Tally the lines in the records underneath that contain the string "flip", and state the figure by itself.
★ ★ ★
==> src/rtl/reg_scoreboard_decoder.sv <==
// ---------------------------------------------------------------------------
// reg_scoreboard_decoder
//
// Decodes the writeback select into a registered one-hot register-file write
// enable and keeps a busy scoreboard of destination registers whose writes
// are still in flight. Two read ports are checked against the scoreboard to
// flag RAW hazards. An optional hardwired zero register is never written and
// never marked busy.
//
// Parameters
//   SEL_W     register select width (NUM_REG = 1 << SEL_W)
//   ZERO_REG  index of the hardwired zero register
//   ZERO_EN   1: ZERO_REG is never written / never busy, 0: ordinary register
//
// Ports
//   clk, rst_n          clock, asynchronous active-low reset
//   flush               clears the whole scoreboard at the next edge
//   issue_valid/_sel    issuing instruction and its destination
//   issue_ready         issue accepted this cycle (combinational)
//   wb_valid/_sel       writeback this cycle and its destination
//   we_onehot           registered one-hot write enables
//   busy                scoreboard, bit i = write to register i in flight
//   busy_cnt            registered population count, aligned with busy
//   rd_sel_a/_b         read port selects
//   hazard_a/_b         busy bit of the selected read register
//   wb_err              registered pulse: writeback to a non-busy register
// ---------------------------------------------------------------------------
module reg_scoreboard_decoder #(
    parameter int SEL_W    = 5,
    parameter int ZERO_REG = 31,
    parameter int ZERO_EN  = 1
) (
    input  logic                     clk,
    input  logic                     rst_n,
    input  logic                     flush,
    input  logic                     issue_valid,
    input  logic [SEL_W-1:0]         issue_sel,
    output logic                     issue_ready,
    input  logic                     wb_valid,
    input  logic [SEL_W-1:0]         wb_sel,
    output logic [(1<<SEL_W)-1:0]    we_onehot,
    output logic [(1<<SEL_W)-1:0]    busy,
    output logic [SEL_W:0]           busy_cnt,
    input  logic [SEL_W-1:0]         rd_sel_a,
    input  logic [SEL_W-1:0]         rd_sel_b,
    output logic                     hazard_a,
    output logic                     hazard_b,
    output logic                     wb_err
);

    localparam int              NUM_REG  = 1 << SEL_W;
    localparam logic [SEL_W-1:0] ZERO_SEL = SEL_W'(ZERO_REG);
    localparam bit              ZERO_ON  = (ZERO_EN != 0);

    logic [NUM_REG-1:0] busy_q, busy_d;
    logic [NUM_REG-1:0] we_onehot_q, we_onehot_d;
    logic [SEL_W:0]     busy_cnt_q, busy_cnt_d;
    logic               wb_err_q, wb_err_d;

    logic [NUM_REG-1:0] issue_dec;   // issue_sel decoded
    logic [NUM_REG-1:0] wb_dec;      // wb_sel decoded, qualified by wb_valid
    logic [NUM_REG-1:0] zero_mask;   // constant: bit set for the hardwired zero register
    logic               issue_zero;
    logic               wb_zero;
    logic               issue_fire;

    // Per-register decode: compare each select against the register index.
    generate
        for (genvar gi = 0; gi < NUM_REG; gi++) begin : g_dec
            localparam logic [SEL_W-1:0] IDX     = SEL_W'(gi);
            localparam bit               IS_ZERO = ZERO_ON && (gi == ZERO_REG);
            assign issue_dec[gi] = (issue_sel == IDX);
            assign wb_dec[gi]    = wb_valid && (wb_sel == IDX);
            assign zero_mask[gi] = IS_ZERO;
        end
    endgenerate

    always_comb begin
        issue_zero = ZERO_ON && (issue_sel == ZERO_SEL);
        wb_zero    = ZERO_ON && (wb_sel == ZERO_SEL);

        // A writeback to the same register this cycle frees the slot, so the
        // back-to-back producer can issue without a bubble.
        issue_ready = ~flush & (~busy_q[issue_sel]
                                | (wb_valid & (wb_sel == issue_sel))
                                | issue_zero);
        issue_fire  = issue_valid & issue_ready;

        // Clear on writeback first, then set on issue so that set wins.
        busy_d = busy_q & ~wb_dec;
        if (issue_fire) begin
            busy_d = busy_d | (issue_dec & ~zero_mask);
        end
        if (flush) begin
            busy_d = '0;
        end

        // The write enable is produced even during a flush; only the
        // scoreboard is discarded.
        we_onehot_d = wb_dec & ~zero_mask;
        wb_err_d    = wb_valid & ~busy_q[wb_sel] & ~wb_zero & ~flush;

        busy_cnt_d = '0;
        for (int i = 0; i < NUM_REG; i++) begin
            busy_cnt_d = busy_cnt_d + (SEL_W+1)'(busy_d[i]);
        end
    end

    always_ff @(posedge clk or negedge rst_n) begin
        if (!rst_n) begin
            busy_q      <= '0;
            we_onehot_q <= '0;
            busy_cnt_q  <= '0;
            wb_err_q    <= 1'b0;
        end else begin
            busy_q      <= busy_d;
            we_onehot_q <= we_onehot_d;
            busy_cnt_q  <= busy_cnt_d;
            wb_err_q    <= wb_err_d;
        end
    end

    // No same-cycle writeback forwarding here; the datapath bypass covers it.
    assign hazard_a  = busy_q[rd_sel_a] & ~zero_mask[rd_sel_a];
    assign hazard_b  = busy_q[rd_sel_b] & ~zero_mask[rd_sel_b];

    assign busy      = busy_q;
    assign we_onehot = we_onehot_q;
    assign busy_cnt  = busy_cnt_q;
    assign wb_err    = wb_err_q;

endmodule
★ ★ ★
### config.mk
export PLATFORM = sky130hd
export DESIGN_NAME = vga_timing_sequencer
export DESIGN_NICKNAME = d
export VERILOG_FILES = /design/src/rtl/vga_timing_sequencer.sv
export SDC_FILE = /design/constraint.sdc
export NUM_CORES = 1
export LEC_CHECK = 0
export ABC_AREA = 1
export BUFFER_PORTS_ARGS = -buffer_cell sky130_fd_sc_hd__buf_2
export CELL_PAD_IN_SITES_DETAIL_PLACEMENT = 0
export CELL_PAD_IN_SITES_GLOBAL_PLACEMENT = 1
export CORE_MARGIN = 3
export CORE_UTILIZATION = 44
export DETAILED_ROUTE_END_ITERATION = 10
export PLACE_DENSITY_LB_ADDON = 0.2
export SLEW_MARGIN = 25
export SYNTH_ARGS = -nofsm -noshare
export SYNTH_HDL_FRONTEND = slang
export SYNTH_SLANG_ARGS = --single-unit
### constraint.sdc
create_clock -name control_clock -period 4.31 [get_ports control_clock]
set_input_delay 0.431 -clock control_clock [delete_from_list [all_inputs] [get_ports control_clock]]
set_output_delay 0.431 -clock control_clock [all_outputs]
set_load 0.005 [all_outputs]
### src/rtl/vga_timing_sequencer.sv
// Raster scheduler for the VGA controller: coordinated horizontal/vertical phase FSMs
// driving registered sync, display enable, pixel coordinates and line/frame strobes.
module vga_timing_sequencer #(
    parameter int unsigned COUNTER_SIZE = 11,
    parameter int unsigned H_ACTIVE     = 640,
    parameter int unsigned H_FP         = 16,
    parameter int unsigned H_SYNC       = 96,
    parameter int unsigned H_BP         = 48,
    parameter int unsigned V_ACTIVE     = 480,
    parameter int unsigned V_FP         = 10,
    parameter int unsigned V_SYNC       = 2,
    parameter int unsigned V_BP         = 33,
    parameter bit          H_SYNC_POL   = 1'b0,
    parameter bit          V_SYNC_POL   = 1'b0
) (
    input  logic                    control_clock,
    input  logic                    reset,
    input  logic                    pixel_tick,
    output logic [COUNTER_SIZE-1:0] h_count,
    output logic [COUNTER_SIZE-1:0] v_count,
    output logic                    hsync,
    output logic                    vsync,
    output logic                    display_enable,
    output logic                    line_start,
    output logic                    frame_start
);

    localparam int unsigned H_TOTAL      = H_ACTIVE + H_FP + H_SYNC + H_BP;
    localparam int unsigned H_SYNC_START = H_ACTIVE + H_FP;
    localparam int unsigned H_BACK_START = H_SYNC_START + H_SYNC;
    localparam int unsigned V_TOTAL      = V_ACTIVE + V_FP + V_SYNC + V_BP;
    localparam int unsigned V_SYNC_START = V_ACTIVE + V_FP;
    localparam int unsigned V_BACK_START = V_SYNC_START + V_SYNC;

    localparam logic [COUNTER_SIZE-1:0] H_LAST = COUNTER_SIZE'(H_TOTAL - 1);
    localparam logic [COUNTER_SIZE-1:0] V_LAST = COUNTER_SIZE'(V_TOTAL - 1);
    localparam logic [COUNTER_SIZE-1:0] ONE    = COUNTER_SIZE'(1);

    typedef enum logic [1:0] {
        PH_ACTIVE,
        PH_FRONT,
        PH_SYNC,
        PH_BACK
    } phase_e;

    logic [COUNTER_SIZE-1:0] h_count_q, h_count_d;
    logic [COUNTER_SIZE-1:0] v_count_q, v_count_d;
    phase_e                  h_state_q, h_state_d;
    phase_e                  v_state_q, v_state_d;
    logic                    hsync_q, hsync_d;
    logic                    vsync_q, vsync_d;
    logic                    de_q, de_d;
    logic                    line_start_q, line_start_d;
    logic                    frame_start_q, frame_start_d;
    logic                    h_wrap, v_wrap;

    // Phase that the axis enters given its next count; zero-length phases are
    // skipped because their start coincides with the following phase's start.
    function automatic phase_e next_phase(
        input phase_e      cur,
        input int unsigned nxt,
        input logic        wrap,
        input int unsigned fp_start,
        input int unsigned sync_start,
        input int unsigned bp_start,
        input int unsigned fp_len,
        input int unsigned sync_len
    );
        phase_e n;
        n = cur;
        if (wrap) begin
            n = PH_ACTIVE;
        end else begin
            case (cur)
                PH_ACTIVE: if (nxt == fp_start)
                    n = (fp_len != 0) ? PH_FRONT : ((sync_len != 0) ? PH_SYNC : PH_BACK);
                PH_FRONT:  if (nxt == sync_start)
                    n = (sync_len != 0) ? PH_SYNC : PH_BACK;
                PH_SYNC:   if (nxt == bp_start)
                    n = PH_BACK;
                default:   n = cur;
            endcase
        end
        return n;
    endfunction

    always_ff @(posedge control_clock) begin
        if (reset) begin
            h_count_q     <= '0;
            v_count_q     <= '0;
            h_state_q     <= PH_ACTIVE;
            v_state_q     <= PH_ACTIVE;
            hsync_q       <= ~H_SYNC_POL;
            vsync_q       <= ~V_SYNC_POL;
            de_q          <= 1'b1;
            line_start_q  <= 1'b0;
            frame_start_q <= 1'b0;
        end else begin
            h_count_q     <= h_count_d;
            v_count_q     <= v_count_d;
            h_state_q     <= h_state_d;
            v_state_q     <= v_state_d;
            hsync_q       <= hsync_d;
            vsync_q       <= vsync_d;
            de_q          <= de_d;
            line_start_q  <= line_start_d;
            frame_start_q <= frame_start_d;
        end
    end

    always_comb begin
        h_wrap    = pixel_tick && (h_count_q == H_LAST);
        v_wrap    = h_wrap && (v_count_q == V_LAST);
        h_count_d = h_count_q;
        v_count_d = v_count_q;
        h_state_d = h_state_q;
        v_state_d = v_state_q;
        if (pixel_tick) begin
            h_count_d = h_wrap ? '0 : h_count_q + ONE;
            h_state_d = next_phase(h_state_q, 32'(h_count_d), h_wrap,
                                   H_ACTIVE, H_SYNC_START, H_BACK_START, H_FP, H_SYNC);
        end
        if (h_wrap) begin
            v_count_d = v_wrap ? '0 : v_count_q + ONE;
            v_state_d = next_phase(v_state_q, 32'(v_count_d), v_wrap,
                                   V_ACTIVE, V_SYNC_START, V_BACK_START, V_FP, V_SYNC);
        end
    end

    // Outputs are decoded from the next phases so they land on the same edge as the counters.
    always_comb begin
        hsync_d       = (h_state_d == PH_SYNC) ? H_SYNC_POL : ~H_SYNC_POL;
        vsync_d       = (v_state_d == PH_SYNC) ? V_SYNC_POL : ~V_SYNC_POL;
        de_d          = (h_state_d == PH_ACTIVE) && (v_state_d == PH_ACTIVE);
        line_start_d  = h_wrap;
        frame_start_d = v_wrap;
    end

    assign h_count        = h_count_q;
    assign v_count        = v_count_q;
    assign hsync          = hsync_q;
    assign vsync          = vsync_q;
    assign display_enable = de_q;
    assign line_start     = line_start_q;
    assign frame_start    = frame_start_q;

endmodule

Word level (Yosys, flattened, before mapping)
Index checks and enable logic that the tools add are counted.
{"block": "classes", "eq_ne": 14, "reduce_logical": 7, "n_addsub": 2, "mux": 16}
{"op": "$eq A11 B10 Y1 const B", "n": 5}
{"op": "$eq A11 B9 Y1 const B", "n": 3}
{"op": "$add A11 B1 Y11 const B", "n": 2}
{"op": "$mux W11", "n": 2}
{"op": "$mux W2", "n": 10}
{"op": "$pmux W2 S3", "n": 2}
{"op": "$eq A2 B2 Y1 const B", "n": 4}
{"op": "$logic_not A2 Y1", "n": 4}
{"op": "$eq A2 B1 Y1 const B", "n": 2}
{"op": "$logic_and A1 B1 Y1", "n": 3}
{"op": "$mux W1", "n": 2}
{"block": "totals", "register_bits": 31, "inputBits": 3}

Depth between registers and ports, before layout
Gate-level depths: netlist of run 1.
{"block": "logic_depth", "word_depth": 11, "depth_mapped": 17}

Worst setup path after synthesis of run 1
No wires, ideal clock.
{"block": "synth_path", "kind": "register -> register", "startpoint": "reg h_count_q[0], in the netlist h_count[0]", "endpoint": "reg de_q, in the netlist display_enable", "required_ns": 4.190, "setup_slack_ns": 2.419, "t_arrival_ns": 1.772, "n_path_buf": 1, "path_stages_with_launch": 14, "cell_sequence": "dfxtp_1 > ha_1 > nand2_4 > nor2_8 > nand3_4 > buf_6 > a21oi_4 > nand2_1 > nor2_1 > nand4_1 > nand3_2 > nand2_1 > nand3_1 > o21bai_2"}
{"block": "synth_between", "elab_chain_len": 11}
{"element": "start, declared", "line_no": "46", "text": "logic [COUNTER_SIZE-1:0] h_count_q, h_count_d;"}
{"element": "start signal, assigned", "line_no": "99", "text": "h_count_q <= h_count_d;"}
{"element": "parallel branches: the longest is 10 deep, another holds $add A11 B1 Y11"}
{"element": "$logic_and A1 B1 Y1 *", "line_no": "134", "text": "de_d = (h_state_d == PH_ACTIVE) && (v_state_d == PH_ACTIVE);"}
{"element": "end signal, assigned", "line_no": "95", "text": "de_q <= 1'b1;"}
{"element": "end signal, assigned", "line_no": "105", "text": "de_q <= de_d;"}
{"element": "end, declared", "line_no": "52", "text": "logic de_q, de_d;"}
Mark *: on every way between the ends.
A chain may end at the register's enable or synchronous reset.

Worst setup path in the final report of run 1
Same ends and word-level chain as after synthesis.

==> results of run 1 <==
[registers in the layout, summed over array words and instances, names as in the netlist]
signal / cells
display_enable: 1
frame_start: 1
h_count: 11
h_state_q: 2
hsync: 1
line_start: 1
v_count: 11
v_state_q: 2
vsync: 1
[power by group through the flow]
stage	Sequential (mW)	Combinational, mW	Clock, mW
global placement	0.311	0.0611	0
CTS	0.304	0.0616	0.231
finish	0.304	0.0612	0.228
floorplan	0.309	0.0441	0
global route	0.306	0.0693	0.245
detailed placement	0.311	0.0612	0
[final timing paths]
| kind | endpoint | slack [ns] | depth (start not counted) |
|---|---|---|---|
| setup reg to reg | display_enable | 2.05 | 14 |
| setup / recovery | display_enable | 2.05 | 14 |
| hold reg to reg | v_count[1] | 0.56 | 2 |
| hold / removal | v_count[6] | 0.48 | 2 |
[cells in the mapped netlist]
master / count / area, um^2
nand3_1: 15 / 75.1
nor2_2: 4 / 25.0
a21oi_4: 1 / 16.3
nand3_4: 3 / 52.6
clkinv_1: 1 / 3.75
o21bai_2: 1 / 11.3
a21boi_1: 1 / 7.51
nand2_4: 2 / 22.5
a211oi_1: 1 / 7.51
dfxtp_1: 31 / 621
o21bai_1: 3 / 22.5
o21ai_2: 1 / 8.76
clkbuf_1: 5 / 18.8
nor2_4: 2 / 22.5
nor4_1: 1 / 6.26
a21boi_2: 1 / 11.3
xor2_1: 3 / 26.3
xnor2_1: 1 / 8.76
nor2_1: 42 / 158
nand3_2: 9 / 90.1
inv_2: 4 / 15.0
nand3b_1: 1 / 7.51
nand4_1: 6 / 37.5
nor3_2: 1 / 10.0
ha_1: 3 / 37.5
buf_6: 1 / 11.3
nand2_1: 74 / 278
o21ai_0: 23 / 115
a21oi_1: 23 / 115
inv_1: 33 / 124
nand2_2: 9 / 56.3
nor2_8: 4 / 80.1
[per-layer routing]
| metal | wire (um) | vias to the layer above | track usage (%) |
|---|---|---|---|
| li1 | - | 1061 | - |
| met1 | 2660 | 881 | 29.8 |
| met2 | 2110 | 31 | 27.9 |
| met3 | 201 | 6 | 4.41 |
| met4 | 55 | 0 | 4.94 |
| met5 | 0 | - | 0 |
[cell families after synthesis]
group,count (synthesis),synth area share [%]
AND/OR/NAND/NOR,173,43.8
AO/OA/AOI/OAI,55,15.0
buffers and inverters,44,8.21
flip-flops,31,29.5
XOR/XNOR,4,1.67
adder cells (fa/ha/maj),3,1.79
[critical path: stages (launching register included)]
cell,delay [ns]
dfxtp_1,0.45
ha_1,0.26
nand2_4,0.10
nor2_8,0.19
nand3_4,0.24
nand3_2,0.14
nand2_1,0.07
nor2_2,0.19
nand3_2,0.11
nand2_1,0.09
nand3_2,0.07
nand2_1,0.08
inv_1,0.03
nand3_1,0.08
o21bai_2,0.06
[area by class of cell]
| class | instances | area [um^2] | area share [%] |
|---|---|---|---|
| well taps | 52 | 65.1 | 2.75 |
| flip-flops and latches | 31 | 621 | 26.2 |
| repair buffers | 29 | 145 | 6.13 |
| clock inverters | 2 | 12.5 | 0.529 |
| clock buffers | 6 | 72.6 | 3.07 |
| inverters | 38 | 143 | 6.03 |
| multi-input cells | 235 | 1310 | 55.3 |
★ ★ ★
**TASK RESULT**
2